Martin Frost: So, I was responsible for writing all, of the management executive information systems that Simon used at that time. And that meant that essentially it just added another string to my bow. IT, finance, languages is a great combination.
Peter Cowley: And this was the early 90's by then was it?
Martin Frost: This was early '90s. Back to the UK. A couple of years as finance director of a big part of GC Marconi and discovered that whilst the rigour and discipline of GC Marconi taught me a lot, I found the culture inhibiting at that time. And then was recruited initially to become CFO of a business then called Scientific Generics group in Cambridge in the mid to late '90s by some wonderful people who still count amongst the people who have taught me most in business. Gordon Edge, Peter Hide, Bob Pedigree. Fantastic mentors and leaders.
Peter Cowley: So that brought you back into Cambridge after a ten, year gap or something?
Martin Frost: It did. Late 90's. Scientific Generics was a very broad based consulting, intellectual property exploitation business.
Peter Cowley: And you stayed about a decade. So, why did you leave? What was the next thing that drew you onwards?

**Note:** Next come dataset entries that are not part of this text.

`config.mk`:
```
export PLATFORM = sky130hd
export DESIGN_NAME = flash_layout_discover
export DESIGN_NICKNAME = d
export VERILOG_FILES = /design/src/rtl/fld_pkg.sv /design/src/rtl/fld_density.sv /design/src/rtl/fld_addr_map.sv /design/src/rtl/fld_seq.sv /design/src/rtl/flash_layout_discover.sv
export SDC_FILE = /design/constraint.sdc
export NUM_CORES = 1
export LEC_CHECK = 0
export BUFFER_PORTS_ARGS = -buffer_cell sky130_fd_sc_hd__clkbuf_2
export CORE_UTILIZATION = 35
export CTS_CLUSTER_DIAMETER = 50
export CTS_CLUSTER_SIZE = 16
export DETAILED_ROUTE_END_ITERATION = 6
export HOLD_SLACK_MARGIN = 0.1
export PLACE_DENSITY = 0.6
export SYNTH_ARGS = -nofsm -noshare
export SYNTH_HDL_FRONTEND = slang
export SYNTH_SLANG_ARGS = --single-unit
```
`constraint.sdc`:
```
create_clock -name clk -period 10.7 [get_ports clk]
set_input_delay 2.14 -clock clk [delete_from_list [all_inputs] [get_ports clk]]
set_output_delay 2.14 -clock clk [all_outputs]
set_load 0.05 [all_outputs]
```
`src/rtl/fld_pkg.sv`:
```
package fld_pkg;
  typedef enum logic [2:0] {
    ERR_NONE      = 3'd0,
    ERR_SIGNATURE = 3'd1,
    ERR_DENSITY   = 3'd2,
    ERR_COUNT     = 3'd3,
    ERR_READ      = 3'd4
  } fld_err_e;

  typedef enum logic [2:0] {
    ST_IDLE, ST_REQ_SIG, ST_WAIT_SIG, ST_REQ_MAP,
    ST_WAIT_MAP, ST_REQ_COMP, ST_WAIT_COMP, ST_DONE
  } fld_state_e;

  localparam logic [31:0] DESC_SIGNATURE = 32'h0FF0_A55A;
  localparam int unsigned DESC_BASE      = 32'h10;
  localparam int unsigned MAP_KEEP_W     = 10;  // pointer [7:0], count [9:8]
  localparam int unsigned PTR_SHIFT      = 4;
endpackage

```
`src/rtl/fld_density.sv`:
```
module fld_density #(
  parameter int unsigned BASE_LOG2 = 19,
  parameter int unsigned NUM_CODES = 8,
  localparam int unsigned SIZE_W   = BASE_LOG2 + NUM_CODES
) (
  input  logic [3:0]        code,
  output logic              code_ok,
  output logic [SIZE_W-1:0] size
);
  always_comb begin
    code_ok = (32'(code) < NUM_CODES);
    size    = '0;
    if (code_ok) size = SIZE_W'(1) << (BASE_LOG2 + 32'(code));
  end
endmodule

```
`src/rtl/fld_addr_map.sv`:
```
module fld_addr_map #(
  parameter int unsigned OFF_W = 24,
  parameter int unsigned LIN_W = 27
) (
  input  logic             cs,
  input  logic [OFF_W-1:0] offset,
  input  logic [LIN_W-1:0] chip0_base,
  output logic [LIN_W-1:0] lin_addr
);
  always_comb begin
    lin_addr = LIN_W'(offset) + (cs ? chip0_base : '0);
  end
endmodule

```
`src/rtl/fld_seq.sv`:
```
module fld_seq
  import fld_pkg::*;
#(
  parameter int unsigned ADDR_W = 24,
  parameter int unsigned DATA_W = 32
) (
  input  logic              clk,
  input  logic              rst_n,
  input  logic              start,
  output logic              rd_req,
  output logic [ADDR_W-1:0] rd_addr,
  input  logic              rd_valid,
  input  logic [DATA_W-1:0] rd_data,
  input  logic              rd_err,
  input  logic              dens_ok,
  output logic              commit,
  output logic              cs_pair,
  output logic              done,
  output fld_err_e          err_code
);
  fld_state_e             state_q, state_d;
  logic [MAP_KEEP_W-1:0]  map_q, map_d;
  fld_err_e               err_q, err_d;
  logic                   map_en;

  always_comb begin
    state_d = state_q;
    map_d   = rd_data[MAP_KEEP_W-1:0];
    map_en  = 1'b0;
    err_d   = err_q;
    commit  = 1'b0;
    rd_req  = 1'b0;
    rd_addr = '0;
    unique case (state_q)
      ST_IDLE: if (start) begin
        state_d = ST_REQ_SIG;
        err_d   = ERR_NONE;
      end
      ST_REQ_SIG: begin
        rd_req  = 1'b1;
        rd_addr = ADDR_W'(DESC_BASE);
        state_d = ST_WAIT_SIG;
      end
      ST_WAIT_SIG: if (rd_valid) begin
        if (rd_err) begin
          err_d = ERR_READ; state_d = ST_DONE;
        end else if (rd_data[31:0] != DESC_SIGNATURE) begin
          err_d = ERR_SIGNATURE; state_d = ST_DONE;
        end else begin
          state_d = ST_REQ_MAP;
        end
      end
      ST_REQ_MAP: begin
        rd_req  = 1'b1;
        rd_addr = ADDR_W'(DESC_BASE + 4);
        state_d = ST_WAIT_MAP;
      end
      ST_WAIT_MAP: if (rd_valid) begin
        if (rd_err) begin
          err_d = ERR_READ; state_d = ST_DONE;
        end else begin
          map_en  = 1'b1;
          state_d = ST_REQ_COMP;
        end
      end
      ST_REQ_COMP: begin
        rd_req  = 1'b1;
        rd_addr = ADDR_W'({map_q[7:0], {PTR_SHIFT{1'b0}}});
        state_d = ST_WAIT_COMP;
      end
      ST_WAIT_COMP: if (rd_valid) begin
        state_d = ST_DONE;
        if (rd_err)              err_d = ERR_READ;
        else if (!dens_ok)       err_d = ERR_DENSITY;
        else if (map_q[9] != 1'b0) err_d = ERR_COUNT;
        else                     commit = 1'b1;
      end
      ST_DONE: state_d = ST_IDLE;
      default: state_d = ST_IDLE;
    endcase
  end

  always_ff @(posedge clk or negedge rst_n) begin
    if (!rst_n) begin
      state_q <= ST_IDLE;
      err_q   <= ERR_NONE;
      map_q   <= '0;
    end else begin
      state_q <= state_d;
      err_q   <= err_d;
      if (map_en) map_q <= map_d;
    end
  end

  assign cs_pair  = map_q[8];
  assign done     = (state_q == ST_DONE);
  assign err_code = err_q;
endmodule

```
`src/rtl/flash_layout_discover.sv`:
```
module flash_layout_discover
  import fld_pkg::*;
#(
  parameter int unsigned ADDR_W    = 24,
  parameter int unsigned DATA_W    = 32,
  parameter int unsigned BASE_LOG2 = 19,
  parameter int unsigned NUM_CODES = 8,
  localparam int unsigned LIN_W    = BASE_LOG2 + NUM_CODES
) (
  input  logic              clk,
  input  logic              rst_n,
  input  logic              start,
  output logic              rd_req,
  output logic [ADDR_W-1:0] rd_addr,
  input  logic              rd_valid,
  input  logic [DATA_W-1:0] rd_data,
  input  logic              rd_err,
  output logic              done,
  output logic              err,
  output logic [2:0]        err_code,
  output logic [LIN_W-1:0]  chip0_size,
  output logic [1:0]        num_cs,
  input  logic              map_cs,
  input  logic [ADDR_W-1:0] map_offset,
  output logic [LIN_W-1:0]  map_addr
);
  logic             dens_ok, commit, cs_pair;
  logic [LIN_W-1:0] dens_size;
  logic [LIN_W-1:0] size_q;
  logic [1:0]       ncs_q;
  fld_err_e         code;

  fld_density #(.BASE_LOG2(BASE_LOG2), .NUM_CODES(NUM_CODES)) u_dens (
    .code(rd_data[3:0]), .code_ok(dens_ok), .size(dens_size)
  );

  fld_seq #(.ADDR_W(ADDR_W), .DATA_W(DATA_W)) u_seq (
    .clk(clk), .rst_n(rst_n), .start(start),
    .rd_req(rd_req), .rd_addr(rd_addr), .rd_valid(rd_valid),
    .rd_data(rd_data), .rd_err(rd_err), .dens_ok(dens_ok),
    .commit(commit), .cs_pair(cs_pair), .done(done), .err_code(code)
  );

  always_ff @(posedge clk or negedge rst_n) begin
    if (!rst_n) begin
      size_q <= '0;
      ncs_q  <= 2'd1;
    end else if (commit) begin
      size_q <= dens_size;
      ncs_q  <= cs_pair ? 2'd2 : 2'd1;
    end
  end

  fld_addr_map #(.OFF_W(ADDR_W), .LIN_W(LIN_W)) u_map (
    .cs(map_cs), .offset(map_offset), .chip0_base(size_q), .lin_addr(map_addr)
  );

  assign chip0_size = size_q;
  assign num_cs     = ncs_q;
  assign err_code   = code;
  assign err        = (code != ERR_NONE);
endmodule

```
==> flow_metrics.py, run 1 <==
metrics = {
    "status": {
        "outcome": "completed",
    },
    "logic_synthesis": {
        "async_reset_ff_share_pct": 100,
        "synthesis.instances": 418,
        "ys_seq_area_share_pct": 31.2,
        "xor_xnor_fraction_of_synth_area_pct": 4.60,
        "post_synthesis_compound_gate_area_fraction_pct": 17.7,
        "post_synth_and_or_nand_nor_area_fraction_pct": 26.1,
        "post_synth.cell_area_avg_um2": 8.65,
        "synth_mux_area_share_pct": 4.91,
        "synthesis.area_um2": 3620,
        "number_of_enable_type_register_cells_in_the_synthesized_netlist": 0,
        "post-synth-top-count-cell": "and2_1",
        "synthAdderAreaFrac_pct": 8.86,
        "netlist_top_cells_area": "dfrtp_1, ha_1, and2_1, a21oi_1, nand2_1",
        "netlist_top_cells_count": "and2_1, dfrtp_1, nand2_1",
        "synth.ff_latch_count": 45,
        "post_synth_num_cell_types": 53,
        "synth.yosys.warnings": 0,
        "synth_top_flop_cell": "dfrtp_1",
        "yosysTopAreaCell": "dfrtp_1",
        "post-synth-top-area-fraction_pct": 30.4,
        "synth_top_family_by_area": "simple AND/OR/NAND/NOR gates",
    },
    "clock_network": {
        "htree_depth": 2,
        "tritoncts_clock_tree": "done",
        "cts_setup_buffers": 0,
        "cts_hold_repair.buffers": 0,
        "clock_buffer_count_from_cts": 5,
        "cts_buffer_depth": 2,
        "cts.sink_count": 45,
        "post_cts.resized_instances": 0,
        "insertion_delay_ns": 0.29,
        "clock_input_transition_at_the_sequential_cells_of_the_worst_setup_and_hold_paths_ns": 0.08,
        "cts_root_buf": "clkbuf_8",
    },
    "die": {
        "fp.dieW_um": 104,
        "placement_rows": 36,
        "coreArea_um2": 9910,
        "die_h_um": 104,
        "io_pins": 148,
        "floorplan.die_area_um2": 10700,
        "initial_utilization_pct": 36.5,
    },
    "grt": {
        "grtUsageTotal_pct": 17.3,
        "antenna_violations_before_repair": 0,
        "grt_start_max_net_pins": 46,
        "first_global_vias": 3160,
        "grt_remaining_overflow": 0,
        "grt_pass1_wl_um": 15400,
    },
    "timing": {
        "final.period_utilization_pct": 67.2,
        "timing.final.crit_period_ns": 7.19,
        "timing.fmax_mhz": 139,
        "final_critical_path_setup_slack_ns": 3.51,
        "timing.slew.headroom_pct": 23.1,
        "slew_viol_final": 0,
        "timing.final.setup_violations": 0,
        "rsz_0062_raised_after_global_routing": "false",
        "hold_vio_cnt_final": 0,
        "tightest_pin_transition_ns": 1.15,
        "final.setup_skew_ns": 0.00699,
        "setup_total_negative_slack_ns": 0,
    },
    "worst_setup_path": {
        "critical-path-slowest-cell": "clkbuf_2",
        "crit_top_cell": "clkbuf_2",
        "path_class": "input pin to output pin",
        "regToRegEndpoint": "chip0_size[23]",
        "max_stage_delay_ns": 0.41,
        "worst-r2r-cell-count": 3,
        "reg2reg_from": "u_seq.state_q[0]",
        "cp-startpoint": "map_cs",
        "critPathLaunchType": "input pin",
        "crit_path_cell_trace": "clkbuf_2 -> and2_1 -> ha_1 -> inv_1 -> fa_1 -> nand2b_1 -> a21oi_1 -> o21ai_0 -> a211oi_1 -> o211ai_1 -> mux2i_1 -> clkbuf_2",
        "cp_max_fo": 29,
        "timing.critical_path.arrival_ns": 5.05,
        "reg2reg_slack_ns": 8.19,
        "critical_path.endpoint_type": "output pin",
        "crit_required_ns": 8.56,
    },
    "power_and_ir_drop": {
        "power_switching_uw": 314,
        "power_uw": 667,
        "leakage_nw": 2.23,
        "power.density_nw_per_um2": 152,
        "sw_frac_of_total_pct": 47.1,
        "p_seq_share_pct": 37.4,
        "power.internal_uw": 352,
        "power.ir.vdd_worst_mv": 0.120,
        "comb_power_share_pct": 46.7,
        "clock_power_share_pct": 15.9,
    },
    "worst_hold_path": {
        "hold_path.class": "flip-flop to flip-flop",
        "timing.hold.worst_path_depth": 1,
        "timing.hold.worst.start": "u_seq.map_q[8]",
        "hold_path_end": "num_cs[0]",
    },
    "route": {
        "dr.pass1.iters": 4,
        "drt-wirelength-per-cell_um": 14.2,
        "antenna_violating_nets_post_route": 0,
        "avgViaCountPerCell": 5.13,
        "detail_route.iter0.violations": 185,
        "route.vias.total": 3437,
        "residual_drc_count": 0,
        "drt_wl_total_um": 9490,
    },
    "finish": {
        "layout.cells.non_filler": 670,
        "insertedDiodeCount": 0,
        "area.growth.synth_to_final_pct": 21.5,
        "register_area_um2": 1130,
        "layout.filler_cells": 996,
        "drive_above_1_share_pct": 29.6,
        "finish.net_count": 624,
        "multi_input_area_um2": 2300,
    },
    "placement": {
        "gp_congestion": 0.904,
        "dp.final_hpwl_um": 7590,
        "io_buffers": 132,
        "placed_cells_incl_taps": 663,
        "dpl_worst_slack_ns": 3.48,
    },
    "run": {
        "max_cap_violations": 0,
    },
}
power groups by stage:
stage,clock network (mW),registers (mW),logic (mW)
after floorplan,0,0.276,0.219
after global placement,0,0.250,0.311
after detailed placement,0,0.251,0.313
after CTS,0.110,0.248,0.314
after global routing,0.117,0.256,0.334
final,0.106,0.249,0.311
stage by stage:
step                      util [%]  hold WS (ns)  cell area, µm²
after floorplan                  -         0.418            3670
after global placement        43.5         0.437            4310
after detailed placement      43.5         0.441            4310
after CTS                     44.3         0.453            4390
after global routing          44.3         0.511            4390
final                         44.3         0.445            4390
state kept, by name, summed over array words and instances (netlist names):
register,flops
num_cs,2
u_seq.map_q,10
u_seq.state_q,3
u_seq.err_code,3
chip0_size,27
logic make-up (layout without fill, tap and decap cells):
family                     count (synthesis)  in the layout
AOI/OAI and AO/OA                         96             96
xor gates and xnor gates                  19             19
adders and majority gates                 25             25
buffers and inverters                     46            151
DFF                                       45             45
muxes                                     16             16
other                                      1             15
and+or+nand+nor                          170            170
worst max-delay path by stage:
stage                               to  slack (ns)  cells after the start
final                     map_addr[26]        3.51                     12
after global routing      map_addr[26]        3.22                     12
after CTS                 map_addr[26]        3.49                     12
after detailed placement  map_addr[26]        3.48                     12
after global placement    map_addr[26]        3.53                     12
after floorplan            map_addr[9]        3.05                      9
area by class of cell:
type / instances / area share, %
clock buffer: 7 / 1.96
inverter: 11 / 0.940
multi-input combinational: 341 / 52.4
sequential: 45 / 25.7
tap: 133 / 3.79
timing repair buffer: 133 / 15.2
per-layer routing:
metal  vias up  global-route usage, %  routed length [µm]
met5         -                      0                   0
met1      1585                   23.4                4370
met3         9                   3.40                 671
met4         0                   3.16                  70
li1       1711                      -                   -
met2       132                   28.8                4380
critical path, delay by kind of cell:
family | cells | cell delay (ns)
compound gates | 4 | 1.05
buf+inv | 3 | 0.76
fa+ha+maj | 2 | 0.54
simple gates | 2 | 0.38
mux | 1 | 0.17
cells in the final DEF, fill, tap and decap left out, types with 12 or more instances in the layout:
cell type,instances
nand2_1,37
mux2_2,12
dfrtp_1,44
o21ai_0,21
ha_1,24
nand3_1,12
and2_1,46
conb_1,15
a21oi_1,29
and3_1,12
clkbuf_2,132
xnor2_1,13
nor2_1,24
No activity file was read; power rests on OpenSTA's default activity.
==> inputs of run 2 (changes only) <==
==> constraint.sdc (replaced) <==
create_clock -name clk -period 6.65 [get_ports clk]
set_input_delay 1.33 -clock clk [delete_from_list [all_inputs] [get_ports clk]]
set_output_delay 1.33 -clock clk [all_outputs]
set_load 0.05 [all_outputs]
==> flow_metrics.py, run 2 (synthesis gave the netlist of run 1 again) <==
metrics = {
    "worst_setup_path": {
        "crit_top_cell": "clkbuf_2",
        "cp.buffers_inverters": 3,
        "critPathLaunchType": "input pin",
        "critical-path-slowest-cell": "clkbuf_2",
        "crit_path_cell_trace": "clkbuf_2 -> and2_1 -> ha_1 -> inv_1 -> fa_1 -> nand2b_1 -> a21oi_1 -> o21ai_0 -> a211oi_1 -> o211ai_1 -> mux2i_1 -> clkbuf_2",
        "timing.critical_path.arrival_ns": 4.27,
        "crit_required_ns": 5.32,
        "crit_family": "compound AO/OA/AOI/OAI gates",
        "cp_max_fo": 29,
        "max_stage_delay_ns": 0.41,
        "critical_path.endpoint_type": "output pin",
        "path_class": "input pin to output pin",
    },
    "timing": {
        "timing.fmax_mhz": 179,
        "slew_viol_final": 0,
        "final.period_utilization_pct": 84.2,
        "rsz_0062_raised_after_global_routing": "false",
        "final.setup_skew_ns": 0.00367,
        "timing.final.setup_violations": 0,
        "hold_vio_cnt_final": 0,
        "hold_slack_ns": 0.452,
        "timing.final.crit_period_ns": 5.60,
        "setup_total_negative_slack_ns": 0,
        "timing.slew.headroom_pct": 22.4,
        "tightest_pin_transition_ns": 1.16,
    },
    "finish": {
        "drive_above_1_share_pct": 29.9,
        "leading_cell_type_in_the_layout_fill_and_taps_excluded": "clkbuf_2",
        "area.growth.synth_to_final_pct": 21.9,
        "finish.net_count": 624,
        "insertedDiodeCount": 0,
        "layout.cells.most_common_list": "clkbuf_2, and2_1, dfrtp_1, nand2_1, a21oi_1",
        "largest_register_ffs": 27,
    },
    "route": {
        "route.vias.total": 3411,
        "dr.pass1.iters": 4,
        "detail_route.iter0.violations": 180,
        "drt_wl_total_um": 9490,
        "residual_drc_count": 0,
        "avgViaCountPerCell": 5.08,
        "antenna_violating_nets_post_route": 0,
        "drt-wirelength-per-cell_um": 14.1,
    },
    "grt": {
        "first_global_vias": 3078,
        "grt_remaining_overflow": 0,
        "grt_pass1_wl_um": 15300,
        "grt_start_max_net_pins": 46,
        "antenna_violations_before_repair": 0,
        "grtUsageTotal_pct": 17.2,
    },
    "die": {
        "placement_rows": 36,
        "io_pins": 148,
        "fp.dieW_um": 104,
        "floorplan.die_area_um2": 10700,
        "die_h_um": 104,
        "initial_utilization_pct": 36.5,
        "coreArea_um2": 9910,
    },
    "clock_network": {
        "cts_setup_buffers": 0,
        "cts_root_buf": "clkbuf_8",
        "clock_buffer_count_from_cts": 5,
        "post_cts.resized_instances": 0,
        "cts_buffer_depth": 2,
        "tritoncts_clock_tree": "done",
        "cts_hold_repair.buffers": 0,
        "clock_input_transition_at_the_sequential_cells_of_the_worst_setup_and_hold_paths_ns": 0.08,
        "cts.sink_count": 45,
        "htree_depth": 2,
        "insertion_delay_ns": 0.29,
    },
    "placement": {
        "io_buffers": 132,
        "gp_congestion": 0.910,
        "dp.final_hpwl_um": 7660,
    },
    "power_and_ir_drop": {
        "leakage_nw": 2.24,
        "power.ir.vdd_worst_mv": 0.211,
        "power.density_nw_per_um2": 245,
    },
    "run": {
        "max_cap_violations": 0,
    },
    "worst_hold_path": {
        "hold_path.class": "flip-flop to flip-flop",
    },
    "status": {
        "outcome": "completed",
    },
}
[run 2: cell types whose count changed in the layout (fill, tap and decap cells not counted)]
cell | previous run | this run
clkinv_2 | 0 | 1
clkbuf_8 | 6 | 7
clkbuf_1 | 1 | 0
[run 2: path summary, 6_finish.rpt]
kind,depth (start not counted),endpoint,startpoint,slack [ns]
min reg2reg,1,num_cs[0],u_seq.map_q[8],0.45
max,12,map_addr[26],map_cs,1.05
min,1,num_cs[0],u_seq.map_q[8],0.45
min in group asynchronous,2,u_seq.state_q[2],rst_n,1.12
max reg2reg,3,chip0_size[23],u_seq.state_q[0],4.14
max in group asynchronous,2,num_cs[0],rst_n,5.15
[run 2: final cells by class]
| class | instances | area (µm²) |
|---|---|---|
| clock inverters | 1 | 5.00 |
| inverters | 11 | 41.3 |
| flip-flops and latches | 45 | 1130 |
| repair buffers | 133 | 668 |
| fillers | 991 | 5500 |
| multi-input cells | 341 | 2300 |
| well taps | 133 | 166 |
| clock buffers | 7 | 96.3 |
[run 2: through the flow]
step           utilization, %  std cells  power (mW)  area [µm²]  worst slack, ns
3_3_place_gp             43.5        663       0.902        4310             1.11
3_5_place_dp             43.5        663       0.909        4310             1.05
4_1_cts                  44.5        671        1.10        4410             1.04
6_report                 44.5        671        1.08        4410             1.05
5_1_grt                  44.5        671        1.15        4410            0.773
2_1_floorplan               -        432       0.796        3670            0.621
[run 2: per-layer routing]
layer | vias to the layer above | routed length (µm) | global-route usage (%)
met5 | - | 0 | 0
met4 | 0 | 63 | 2.96
met3 | 7 | 624 | 3.21
met2 | 123 | 4490 | 28.4
met1 | 1569 | 4310 | 23.5
li1 | 1712 | - | -
[run 2: worst reg2reg max path, cell delays in order, from the launching register on]
cell     delay (ns)
dfrtp_1        0.58
nor2_1         0.28
nand3_1        0.84
o41ai_1        0.67
[run 2: where the power goes]
part	internal (mW)	total, mW	switching (mW)
Combinational	0.149	0.501	0.352
Sequential	0.336	0.400	0.0640
Clock	0.0939	0.181	0.0873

Martin Frost: I was there a decade. People there were fantastic and still are fantastic, but my passion was on the spin out IP exploitation model and probably 80% of the people at Sagentia were involved essentially in the consulting part of the business. It was important, but it wasn't my particular passion, so that's a big reason why I left. The other reason is, and a learning point here is that at the time it was around hundred million pound market cap business, actually quite complex business, both as a P&S business and a balance sheet business and to have a business that's actually that small in the context of London stock market and needing to explain to investors, we had an asset management business with investments. We had a P&L account generating profits from the consultancy. That's just too difficult in a business with that market cap.
Peter Cowley: Was it pulled off the market later?
Martin Frost: It's still on the market. But we certainly asked ourselves whether the market was the right place to have that business. And it was really on the outturn of those conversations that I decided actually what I really wanted to do is to get involved in businesses on my own account and grow them and be responsible for them. Good and bad.
Peter Cowley: So, did you then become an entrepreneur? Did you form your first business?
Martin Frost: I did. It's banded around a lot. The word entrepreneur. I sort of call myself a businessman more than an entrepreneur. I think mostly because everything I've done has always involved other people. It's never, for me been a one man show, CMR Surgical is not a one man show. So it was always a question for me of finding the right people to work with and to grow businesses with. And I've had lots of fun, some success and learned also for some things that didn't go well.
Peter Cowley: I think entrepreneurs need to be in teams anyway, two or three people. And I think the entrepreneur part of it as opposed to the business part of it is the risk you're willing to take. So did you take a whole chunk of risk after you left?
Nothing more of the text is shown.